For the first few hundred generations, the `best' circuits simply copied the input to the output, combined with various high-frequency oscillatory components. By generation 650, definite progress had been made. For the 1kHz input, the output appeared to stay mostly high; for the 10kHz input, the output resembled the input.
The photographs (Fig. 15) show the behaviour gradually being refined, finally reaching the perfect desired behaviour. In fact, not visible in the final photographs were infrequent unwanted spikes in the output; these were finally eliminated around generation 4100. The GA was run for a further 1000 generations without any observable change in the behaviour of the best individual.

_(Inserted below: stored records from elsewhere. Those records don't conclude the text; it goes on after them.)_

Background: an optimization exercise with open tools, aiming at small area. Do not read the settings as production practice.
The RTL was checked by simulation tests, not by an equivalence proof against the original design.
Power figures rest on the tool's default switching activity, not on a simulated workload. The clock port is modelled as an ideal driver; clocking choices that lean on that would not hold on a real chip.

==> build 38 <==
## branch_target_buffer
module branch_target_buffer
#(
    parameter int IDX_BITS = BTB_IDX_BITS,
    parameter int PC_W     = BTB_PC_W
) (
    input  logic            Clk,
    input  logic            Rst,
    input  logic [PC_W-1:0] LookupPC,
    output logic            PredHit,
    output logic            PredTaken,
    output logic [PC_W-1:0] PredTarget,
    input  logic            UpdEn,
    input  logic [PC_W-1:0] UpdPC,
    input  logic            UpdTaken,
    input  logic [PC_W-1:0] UpdTarget,
    input  logic            UpdMispredict,
    output logic [31:0]     MispredictCount
);
==> module branch_target_buffer, before the edit <==
module branch_target_buffer
#(
    parameter int IDX_BITS = BTB_IDX_BITS,
    parameter int PC_W     = BTB_PC_W
) (
    input  logic            Clk,
    input  logic            Rst,
    input  logic [PC_W-1:0] LookupPC,
    output logic            PredHit,
    output logic            PredTaken,
    output logic [PC_W-1:0] PredTarget,
    input  logic            UpdEn,
    input  logic [PC_W-1:0] UpdPC,
    input  logic            UpdTaken,
    input  logic [PC_W-1:0] UpdTarget,
    input  logic            UpdMispredict,
    output logic [31:0]     MispredictCount
);
    localparam int ENTRIES = 1 << IDX_BITS;
    localparam int TAG_W   = PC_W - IDX_BITS - 2;
    logic [ENTRIES-1:0]             valid_q;
    logic [ENTRIES-1:0]             valid_d;
    logic [ENTRIES-1:0][TAG_W-1:0]  tag_q;
    logic [ENTRIES-1:0][TAG_W-1:0]  tag_d;
    logic [ENTRIES-1:0][PC_W-1:0]   target_q;
    logic [ENTRIES-1:0][PC_W-1:0]   target_d;
    logic [ENTRIES-1:0][1:0]        cnt_q;
    logic [ENTRIES-1:0][1:0]        cnt_d;
    logic [31:0]       mispredict_count_q;
    logic [31:0]       mispredict_count_d;
    logic [IDX_BITS-1:0] lk_idx;
    logic [TAG_W-1:0]    lk_tag;
    logic [IDX_BITS-1:0] upd_idx;
    logic [TAG_W-1:0]    upd_tag;
    logic                upd_hit;
    logic [1:0]                upd_cnt_next;
    logic                unused_pc_low;
    assign lk_idx  = LookupPC[IDX_BITS+1:2];
    assign lk_tag  = LookupPC[PC_W-1:IDX_BITS+2];
    assign upd_idx = UpdPC[IDX_BITS+1:2];
    assign upd_tag = UpdPC[PC_W-1:IDX_BITS+2];
    assign unused_pc_low = ^{LookupPC[1:0], UpdPC[1:0]};
    always_comb begin
        PredHit    = valid_q[lk_idx] && (tag_q[lk_idx] == lk_tag);
        PredTaken  = PredHit && cnt_q[lk_idx][1];
        PredTarget = PredHit ? target_q[lk_idx] : '0;
    end
    assign upd_hit = valid_q[upd_idx] && (tag_q[upd_idx] == upd_tag);
    sat_counter2 u_sat_counter2 (
        .cur   (cnt_q[upd_idx]),
        .taken (UpdTaken),
        .next  (upd_cnt_next)
    );
    always_comb begin
        valid_d  = valid_q;
        tag_d    = tag_q;
        target_d = target_q;
        cnt_d    = cnt_q;
        if (UpdEn) begin
            if (upd_hit) begin
                cnt_d[upd_idx] = upd_cnt_next;
                if (UpdTaken) begin
                    target_d[upd_idx] = UpdTarget;
                end
            end else if (UpdTaken) begin
                valid_d[upd_idx]  = 1'b1;
                tag_d[upd_idx]    = upd_tag;
                target_d[upd_idx] = UpdTarget;
                cnt_d[upd_idx]    = CNT_ALLOC;
            end
        end
    end
    always_comb begin
        mispredict_count_d = mispredict_count_q;
        if (UpdEn && UpdMispredict && (mispredict_count_q != 32'hFFFF_FFFF)) begin
            mispredict_count_d = mispredict_count_q + 32'd1;
        end
    end
    always_ff @(posedge Clk or posedge Rst) begin
        if (Rst) begin
            for (int i = 0; i < ENTRIES; i++) begin
                valid_q[i]  <= 1'b0;
                tag_q[i]    <= '0;
                target_q[i] <= '0;
                cnt_q[i]    <= CNT_RESET;
            end
            mispredict_count_q <= '0;
        end else begin
            valid_q            <= valid_d;
            tag_q              <= tag_d;
            target_q           <= target_d;
            cnt_q              <= cnt_d;
            mispredict_count_q <= mispredict_count_d;
        end
    end
    assign MispredictCount = mispredict_count_q;
endmodule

The final circuit (arbitrarily taken to be the best individual of generation 5000) appears to be perfect when observed by eye on the oscilloscope. If the input is changed from 1kHz to 10kHz (or vice-versa), then the output changes cleanly between a steady +5V and a steady 0V without any perceptible delay.

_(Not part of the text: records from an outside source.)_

This is an optimization exercise on Yosys and OpenROAD, whose aim is small area and a short achievable clock period, not a production implementation.
Function was checked by simulation only, so behaviour that the tests miss may differ from the original.
No activity file was given, so power comes from the tool's default toggle rates.

### flow/run.sh
#!/bin/bash
# synth_recipe.tcl (not shown) runs the flow's synth.tcl, then flattens the netlist and writes it again
# the make line also repeats each setting of config.mk as NAME=value (left out here)
make -C /OpenROAD-flow-scripts/flow DESIGN_CONFIG=/design/flow/config.mk WORK_HOME=/design/flow/orfs CLKGATE_MAP_FILE= SYNTH_SCRIPT=/design/flow/synth_recipe.tcl finish
### flow/design.v
package rv_pkg;
    typedef logic [32-1:0]        xlen_t;        
    typedef logic [32-1:0]        instr_t;       
    typedef logic [5-1:0]  reg_addr_t;    
    typedef logic [16-1:0] dmem_addr_t;   
    typedef enum logic [2:0] {
        alu_add,
        alu_sub,
        alu_and,
        alu_or,
        alu_xor
    } alu_op_e;
    typedef enum logic [1:0] {
        mem_none,
        mem_load,
        mem_store
    } mem_op_e;
    typedef enum logic [2:0] {
        w_word,
        w_half,
        w_half_u,
        w_byte,
        w_byte_u
    } width_e;
endpackage
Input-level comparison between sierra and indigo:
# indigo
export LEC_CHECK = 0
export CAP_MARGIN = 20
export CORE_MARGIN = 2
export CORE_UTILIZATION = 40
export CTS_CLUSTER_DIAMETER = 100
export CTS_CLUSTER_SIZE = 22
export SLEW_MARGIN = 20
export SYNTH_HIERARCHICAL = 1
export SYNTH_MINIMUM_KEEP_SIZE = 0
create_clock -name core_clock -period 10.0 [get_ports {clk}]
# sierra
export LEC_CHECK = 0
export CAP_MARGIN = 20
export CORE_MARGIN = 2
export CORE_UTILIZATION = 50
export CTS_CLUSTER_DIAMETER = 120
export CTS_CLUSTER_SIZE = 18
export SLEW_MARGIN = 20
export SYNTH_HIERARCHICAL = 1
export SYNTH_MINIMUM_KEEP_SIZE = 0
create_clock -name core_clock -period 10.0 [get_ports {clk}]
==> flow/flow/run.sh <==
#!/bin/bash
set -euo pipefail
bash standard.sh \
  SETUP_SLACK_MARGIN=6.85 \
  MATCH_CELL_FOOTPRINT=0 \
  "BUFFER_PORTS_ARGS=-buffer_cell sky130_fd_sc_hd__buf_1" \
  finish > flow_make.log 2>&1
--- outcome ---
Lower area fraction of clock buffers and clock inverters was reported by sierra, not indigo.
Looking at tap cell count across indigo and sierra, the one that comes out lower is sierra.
Source: an optimization exercise on an open RTL-to-GDS flow (aim: small area). Production flows keep margins and buffers that such runs may drop.
The RTL was checked by simulation tests, not by an equivalence proof against the original design.
Power and IR drop assume default switching activity.

Design axis_packet_receiver, start of the top module:
module axis_packet_receiver #(
    parameter int DEPTH = 64,
    parameter int CNT_W = 16
) (
    input  logic             clk,
    input  logic             rst_n,
    input  logic             s_tvalid,
    output logic             s_tready,
    input  logic [31:0]      s_tdata,
    input  logic             s_tlast,
    input  logic [7:0]       s_tdest,
    input  logic [3:0]       s_tuser,
    output logic             m_tvalid,
    input  logic             m_tready,
    output logic [31:0]      m_tdata,
    output logic             m_tlast,
    output logic [7:0]       m_tdest,
    output logic [3:0]       err_pulse,
    output logic [CNT_W-1:0] pkt_ok_cnt,
    output logic [CNT_W-1:0] pkt_err_cnt
);
    localparam int AW = $clog2(DEPTH);
    localparam logic [AW:0] PTR_ONE = {{AW{1'b0}}, 1'b1};
    typedef enum logic [1:0] {IDLE = 2'd0, BODY = 2'd1, DROP = 2'd2} state_t;
    function automatic logic is_full(input logic [AW:0] w, input logic [AW:0] r);
        is_full = (w[AW] != r[AW]) && (w[AW-1:0] == r[AW-1:0]);
    endfunction
    function automatic logic [CNT_W-1:0] sat_add(input logic [CNT_W-1:0] cnt, input logic [1:0] inc);
        logic [CNT_W:0] sum;
        sum = {1'b0, cnt} + {{(CNT_W-1){1'b0}}, inc};
        if (sum[CNT_W]) begin
            sat_add = {CNT_W{1'b1}};
        end else begin
            sat_add = sum[CNT_W-1:0];
        end
    endfunction
    logic [32:0]      mem_r [DEPTH];
    state_t           state_r, state_n;
    logic [AW:0]      wr_r, wr_n, commit_r, commit_n, rd_r, rd_n;
    logic [7:0]       dest_r, dest_n;
    logic             s_tready_r, m_tvalid_r, rd_first_r;
    logic [AW-1:0]    rp_r;
    logic [7:0]       rp_lo_s, rp_hi_s;
    logic             m_tlast_r;
    logic [31:0]      m_tdata_r;
    logic [7:0]       m_tdest_r;
    logic             valid_n_s, first_n_s, load_s;
    logic [AW-1:0]    rp_n;
    logic [3:0]       err_pulse_r, err_s;
    logic [CNT_W-1:0] pkt_ok_cnt_r, pkt_err_cnt_r;
  ...
clock: 5.0 ns
lec_check: 0
cap_margin: 20
core_margin: 2
core_utilization: 70
cts_cluster_diameter: 70
cts_cluster_size: 28
gpl_routability_driven: 0
slew_margin: 20
synth_hierarchical: 1
run.sh (not shown) runs the stock make flow with config.mk's settings and CLKGATE_MAP_FILE= SYNTH_SCRIPT=/design/flow/synth_recipe.tcl, a recipe that flattens the netlist after the stock synthesis.
Change:
- CORE_UTILIZATION: 70 -> 80
- CTS_CLUSTER_DIAMETER: 70 -> 80
- CTS_CLUSTER_SIZE: 28 -> 25
What happened:
- area after synthesis stays the same
- total power shrinks by about 1.3%
- utilization grows by 10 points
- hold slack gets worse by 0.023 ns
- maximum frequency shrinks by 0.95%
- setup slack gets worse by 0.043 ns
- clock-buffer cell count shrinks by 1
Change:
- CORE_UTILIZATION: 80 -> 70
Effect: Power drops by 1.2%. Die area climbs by 14%. Design area climbs by 0.37%. Worst setup slack improved by 0.0078 ns.
Change:
- CORE_UTILIZATION: 70 -> 75
What happened: Register-to-register slack gets better by 0.11 ns; routed wire length stays flat; setup slack gains 0.11 ns; combinational power grows by about 1%; hold slack loses 0.053 ns.

* * *

Another version of the RTL of axis_packet_receiver (not shown whole).
Size in the first run: roughly 3,900 cells after synthesis, about 2,200 flip-flops, roughly 130 I/O pins.
export LEC_CHECK = 0
export CAP_MARGIN = 20
export CORE_MARGIN = 2
export CORE_UTILIZATION = 75
export CTS_CLUSTER_DIAMETER = 80
export CTS_CLUSTER_SIZE = 25
export SLEW_MARGIN = 20
export SYNTH_HIERARCHICAL = 1
create_clock -name core_clock -period 5.0 [get_ports {clk}]
The first run produced a layout that fails on setup timing.
Change:
- CORE_UTILIZATION: 75 -> 70
- GPL_ROUTABILITY_DRIVEN: not set -> 0
Now the flow went through all stages and came out clean.
Non-clock buffer count is lower by 7.
Critical path depth stays the same.
Combinational power is about the same.
Global-route usage drops by 4.5 points.
Utilization is lower by 6.0 points.
Total power came out lower by about 0.4%.
First-iteration DRC count drops by about 4%.
Setup slack improved by 0.27 ns.
Design area stays flat.
Die area rose by 7.1%.

-- re-timing with driven ports --
No port has a modelled driver above. Below, the same layouts with a new extraction and two added sets of constraints.
Step 1, drivers: a clkbuf_16 drives clk and a buf_2 each remaining input, both assumed.
Step 2, shift: input delay + t, output delay - t, t = (earliest + latest rising clock arrival at the registers) / 2. This alone moves slack from input paths to output paths.
Three values: ideal, step 1, step 2; two values: the first two.
run	t, ns	setup slack, ns	cell pins on the clock port's net
the first run of note 1	0.796	0.536 / 0.536 / -0.119	1
the second run of note 1	0.807	0.492 / 0.492 / -0.173	1
the third run of note 1	0.786	0.500 / 0.500 / -0.129	1
the fourth run of note 1	0.801	0.605 / 0.605 / -0.044	1
the first run of note 2	0.796	-0.062 / -0.062 / -0.066	1
the second run of note 2	0.798	0.210 / 0.210 / 0.015	1
With both steps, setup timing fails in the first run of note 1, the second run of note 1, the third run of note 1 and the fourth run of note 1, where it was met with ideal ports. For the second run of note 1, which loses most, drivers alone change the setup slack by 0.000 ns; drivers and shift together by -0.665 ns.
Background: an optimization exercise with open tools, aiming at small area and a short achievable clock period. Do not read the settings as production practice. RTL that was checked went through simulation tests only; none was proved equivalent to the original. For run 1, only the layout was checked, not whether the RTL still works.

## flow/design.v (module list and top-level ports; edited modules follow where they fit)
// module spac_rap: 412 lines
// module spac_pt: 424 lines
// module single_particle_acceptance_cut: 111 lines
module single_particle_acceptance_cut #(
	parameter int unsigned MOMENTUM_BITS = 24
) (
	input  wire logic                            clk,
	input  wire logic                            arst_n,
	input  wire logic                            start,
	output logic                                 busy,
	input  wire logic [23:0]                     energy,
	input  wire logic signed [MOMENTUM_BITS-1:0] mom_x,
	input  wire logic signed [MOMENTUM_BITS-1:0] mom_y,
	input  wire logic signed [MOMENTUM_BITS-1:0] mom_z,
	output logic                                 done,
	output logic                                 accept,
	output logic [1:0]                           reject_reason,
	output logic [4:0]                           rapidity_bin
);
  // ...
==> flow/flow/run.sh <==
#!/bin/bash
# Standard ORFS layout (the standard.sh, unchanged synthesis), with the
# resizer asked for more setup slack than the period needs, so that timing
# repair shortens the critical paths. Clock period and constraints unchanged.
cd "$(dirname "$0")/.."
MARGIN=$(cat flow/margin.txt 2>/dev/null || echo 5)
export SETUP_SLACK_MARGIN=$MARGIN
echo "setup slack margin $SETUP_SLACK_MARGIN" > run_flow.log
cp standard.sh standard_copy.sh.txt 2>/dev/null
bash standard.sh >> run_flow.log 2>&1
==> flow/flow/margin.txt <==
9.5
==> flow/standard.sh <==
#!/bin/bash
# synth_recipe.tcl (not shown) runs the flow's synth.tcl, then flattens the netlist and writes it again
# the make line also repeats each setting of config.mk as NAME=value (left out here)
make -C /OpenROAD-flow-scripts/flow DESIGN_CONFIG=/design/flow/config.mk WORK_HOME=/design/flow/orfs CLKGATE_MAP_FILE= SYNTH_SCRIPT=/design/flow/synth_recipe.tcl "${@:-finish}"
==> flow/config.mk <==
export PLATFORM = sky130hd
export DESIGN_NAME = single_particle_acceptance_cut
export DESIGN_NICKNAME = single_particle_acceptance_cut
export VERILOG_FILES = /design/flow/design.v
export SDC_FILE = /design/flow/constraint.sdc
export NUM_CORES = 4
export LEC_CHECK = 0
export ABC_CLOCK_PERIOD_IN_PS = 9000
export CAP_MARGIN = 20
export CORE_MARGIN = 2
export CORE_UTILIZATION = 40
export SLEW_MARGIN = 20
==> flow/constraint.sdc <==
create_clock -name core_clock -period 14.0 [get_ports {clk}]
set_input_delay 2.8000 -clock core_clock [delete_from_list [all_inputs] [get_ports {clk}]]
set_output_delay 2.8000 -clock core_clock [all_outputs]
set_load 0.01 [all_outputs]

It is apparent from the oscilloscope photographs that evolution explored beyond the scope of conventional design. For instance, the waveforms at generation 1400 would seem absurd to an electronics designer of either digital or analogue schools. Not so evident in these photographs is the rich range of dynamical timescales actually present. The components of the nominally digital FPGA were not used according to a binary logic abstraction, because a wider repertoire of behaviours was available in the absence of design constraints.
Graphs of maximum and mean fitness, and of genetic convergence, are given in Fig. 16.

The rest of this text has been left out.